**Exercise instructions:** Only those lines in the data below from the line containing "on all sides" through the line containing "lowest set bit.", both included, should be restated word for word.

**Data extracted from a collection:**
==> src/rtl/ar_mux41_rr.sv <==
// rtl/ar_mux41_rr.sv - registered 4:1 round-robin lane merge with valid/ready on all sides
// Lane index of the held beat is reported on out_sel using the 1:4 demux sel encoding.
module ar_mux41_rr #(
  parameter int WIDTH = 8
) (
  input  logic               clk,
  input  logic               rst_n,
  input  logic               enable,
  input  logic [3:0]         in_valid,
  input  logic [4*WIDTH-1:0] in_data,
  output logic [3:0]         in_ready,
  output logic               out_valid,
  output logic [WIDTH-1:0]   out_data,
  output logic [1:0]         out_sel,
  input  logic               out_ready
);

  logic             out_valid_q, out_valid_d;
  logic [WIDTH-1:0] out_data_q,  out_data_d;
  logic [1:0]       out_sel_q,   out_sel_d;
  logic [1:0]       ptr_q,       ptr_d;

  logic [7:0]       valid_dbl;
  logic [3:0]       valid_rot;
  logic [1:0]       offset;
  logic [1:0]       grant;
  logic             any_valid;
  logic             free;
  logic             load;

  // Rotate so that bit 0 is the lane at ptr, then take the lowest set bit.
  assign valid_dbl = {in_valid, in_valid} >> ptr_q;
  assign valid_rot = valid_dbl[3:0];
  assign any_valid = |in_valid;

  always_comb begin
    offset = 2'd0;
    if (valid_rot[0])      offset = 2'd0;
    else if (valid_rot[1]) offset = 2'd1;
    else if (valid_rot[2]) offset = 2'd2;
    else if (valid_rot[3]) offset = 2'd3;
  end

  assign grant = ptr_q + offset;
  assign free  = ~out_valid_q | out_ready;
  // rst_n gating keeps in_ready low while reset is held, before any edge arrives.
  assign load  = rst_n & enable & any_valid & free;

  always_comb begin
    in_ready = 4'b0000;
    if (load) in_ready[grant] = 1'b1;
  end

  always_comb begin
    out_valid_d = out_valid_q;
    out_data_d  = out_data_q;
    out_sel_d   = out_sel_q;
    ptr_d       = ptr_q;
    if (load) begin
      out_valid_d = 1'b1;
      out_data_d  = in_data[grant*WIDTH +: WIDTH];
      out_sel_d   = grant;
      ptr_d       = grant + 2'd1;
    end else if (out_valid_q && out_ready) begin
      out_valid_d = 1'b0;
    end
  end

  always_ff @(posedge clk or negedge rst_n) begin
    if (!rst_n) begin
      out_valid_q <= 1'b0;
      out_data_q  <= '0;
      out_sel_q   <= 2'b00;
      ptr_q       <= 2'b00;
    end else begin
      out_valid_q <= out_valid_d;
      out_data_q  <= out_data_d;
      out_sel_q   <= out_sel_d;
      ptr_q       <= ptr_d;
    end
  end

  assign out_valid = out_valid_q;
  assign out_data  = out_data_q;
  assign out_sel   = out_sel_q;

endmodule

==> config.mk <==
export PLATFORM = sky130hd
export DESIGN_NAME = ar_mux41_rr
export DESIGN_NICKNAME = d
export VERILOG_FILES = /design/src/rtl/ar_mux41_rr.sv
export SDC_FILE = /design/constraint.sdc
export NUM_CORES = 1
export LEC_CHECK = 0
export CORE_MARGIN = 2
export CORE_UTILIZATION = 30
export CTS_CLUSTER_SIZE = 10
export DETAILED_ROUTE_END_ITERATION = 8
export PLACE_DENSITY = 0.67
export REMOVE_ABC_BUFFERS = 1
export SLEW_MARGIN = 5
export SYNTH_ARGS = -nofsm -noshare
export SYNTH_HDL_FRONTEND = slang
export SYNTH_SLANG_ARGS = --single-unit
==> constraint.sdc <==
create_clock -name clk -period 2.6 [get_ports clk]
set_input_delay 0.52 -clock clk [delete_from_list [all_inputs] [get_ports clk]]
set_output_delay 0.52 -clock clk [all_outputs]
set_load 0.05 [all_outputs]
==> flow_metrics.env, run 1 <==
export IMPL_worstSetupPathType="flop to output port"
export IMPL_grt_max_degree=17
export IMPL_dieArea_sq_um=3864
export IMPL_fin_nets=213
export IMPL_crit_buf_inv=1
export IMPL_cts_buffers=3
export IMPL_clk_pin_slew_ps=80
export IMPL_die_height_um=62.16
export IMPL_fin_ws_ps=-270.1
export IMPL_clkPwrFrac_pct=5.7
export IMPL_netlist_area_sq_um=1015
export IMPL_dp_cells=210
export IMPL_leakage_nw=0.7657
export IMPL_finalSetupViolations=4
export IMPL_ir_drop_v=0.0005926
export IMPL_path_cells="nand2_1 > a21oi_2 > nor2_1 > a211oi_2 > a21oi_2 > ha_4 > xor2_4 > and4_4 > or3_4 > nor2_4 > buf_12"
export IMPL_crit_start="ptr_q[1]"
export IMPL_ys_ff_latch=13
export IMPL_globalRouteOverflowTotal=0
export IMPL_grt_setup_unrepaired="true"
export IMPL_busiest_layer="met2"
export IMPL_cp_end_kind="output port"
export IMPL_synth_distinct_cells=31
export IMPL_critPathArrivalTime_ps=2350
export IMPL_ys_flop_type="dfrtp_1"
export IMPL_die_x_um=62.16
export IMPL_grt_pass1_wl_mm=5.050
export IMPL_drc_errors=0
export IMPL_period_minus_slack_ps=2870
export IMPL_hold_violations=0
export IMPL_power_w=0.002173
export IMPL_met3_usage_pct=4.167
export IMPL_slew_headroom_pct=65.63
export IMPL_cp_start_kind="flop"
export IMPL_clk_latency_ps=270
export IMPL_viasPerCell=4.977
export IMPL_path_delay_family="simple AND/OR/NAND/NOR gates"
export IMPL_rows=21
export IMPL_cp_data_required_time_ps=2080
export IMPL_finalClockSkew_ps=5.048
export IMPL_drt_total_wl_mm=3.031
export IMPL_seqPwrFrac_pct=16.8
export IMPL_r2r_start="ptr_q[1]"
export IMPL_internal_power_w=0.001121
export IMPL_synth_area_top_cells="dfrtp_1 32%, mux2i_1 16%, o221ai_2 13%, nand2_1 5.9%, buf_6 4.4%"
export IMPL_n_antenna_cell=0
export IMPL_synth_commonest_cells="16 x mux2i_1, 16 x nand2_1, 13 x dfrtp_1"
export IMPL_synth_area_per_cell_sq_um=10.05
export IMPL_cts_max_path_buffers=2
export IMPL_coreArea_sq_um=3284
export IMPL_syn_to_final_growth_pct=82.37
export IMPL_p_sw_share_pct=48.41
export IMPL_syn_inst=101
export IMPL_grt_usage_pct=15.90
export IMPL_ios=55
export IMPL_synth_top_area_share_pct=32.06
export IMPL_cp_max_fo=3
export IMPL_power_density_nw_per_um2=1174
export IMPL_dpl_hpwl_mm=2.388
export IMPL_initialDrtViolationCount=26
export IMPL_instances_no_fill=216
export IMPL_tns_ps=-865.6
export IMPL_tritoncts="done"
export IMPL_slowest_delay_ps=410
export IMPL_fin_crit_sh_pct=110.4
export IMPL_hp_class="primary input to async pin"
export IMPL_violations="setup timing"
export IMPL_synth_edf_count=0
export IMPL_met2_usage_pct=29.76
export IMPL_status="complete, but fails checks"
export IMPL_root_buffer="clkbuf_4"
export IMPL_switching_power_w=0.001052
export IMPL_yosys_warnings=0
export IMPL_port_buffers=54
export IMPL_drv_cap=0
export IMPL_antenna_found_initial=0
export IMPL_initial_core_util_pct=30.90
export IMPL_wire_per_inst_um=14.03
export IMPL_slew_viol_final=0
export IMPL_cts_hold_buf=0
export IMPL_dr_pass1_iters=4
export IMPL_grt_pass1_vias=1098
export IMPL_h_tree_depth=1
export IMPL_drive_gt1_share_pct=34.71
export IMPL_ant_nets=0
export IMPL_place_congestion=0.8207
export IMPL_path_common_cell="a21oi_2"
export IMPL_worst_pin_slew_ps=513.9
export IMPL_synth_seq_area_share_pct=32.06
export IMPL_fmax_ghz=0.3484
export IMPL_yosysTopAreaCell="dfrtp_1"
export IMPL_cts_sinks=13
export IMPL_crit_slowest_cell="dfrtp_1"
export IMPL_via_count=1075
export IMPL_synth_async_reset_ratio_pct=100.0
export IMPL_fin_util_pct=56.34
export IMPL_grtUsageMet1_pct=17.55
export IMPL_pwr_share_comb_pct=77.5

**Answer:**
// rtl/ar_mux41_rr.sv - registered 4:1 round-robin lane merge with valid/ready on all sides
// Lane index of the held beat is reported on out_sel using the 1:4 demux sel encoding.
module ar_mux41_rr #(
  parameter int WIDTH = 8
) (
  input  logic               clk,
  input  logic               rst_n,
  input  logic               enable,
  input  logic [3:0]         in_valid,
  input  logic [4*WIDTH-1:0] in_data,
  output logic [3:0]         in_ready,
  output logic               out_valid,
  output logic [WIDTH-1:0]   out_data,
  output logic [1:0]         out_sel,
  input  logic               out_ready
);

  logic             out_valid_q, out_valid_d;
  logic [WIDTH-1:0] out_data_q,  out_data_d;
  logic [1:0]       out_sel_q,   out_sel_d;
  logic [1:0]       ptr_q,       ptr_d;

  logic [7:0]       valid_dbl;
  logic [3:0]       valid_rot;
  logic [1:0]       offset;
  logic [1:0]       grant;
  logic             any_valid;
  logic             free;
  logic             load;

  // Rotate so that bit 0 is the lane at ptr, then take the lowest set bit.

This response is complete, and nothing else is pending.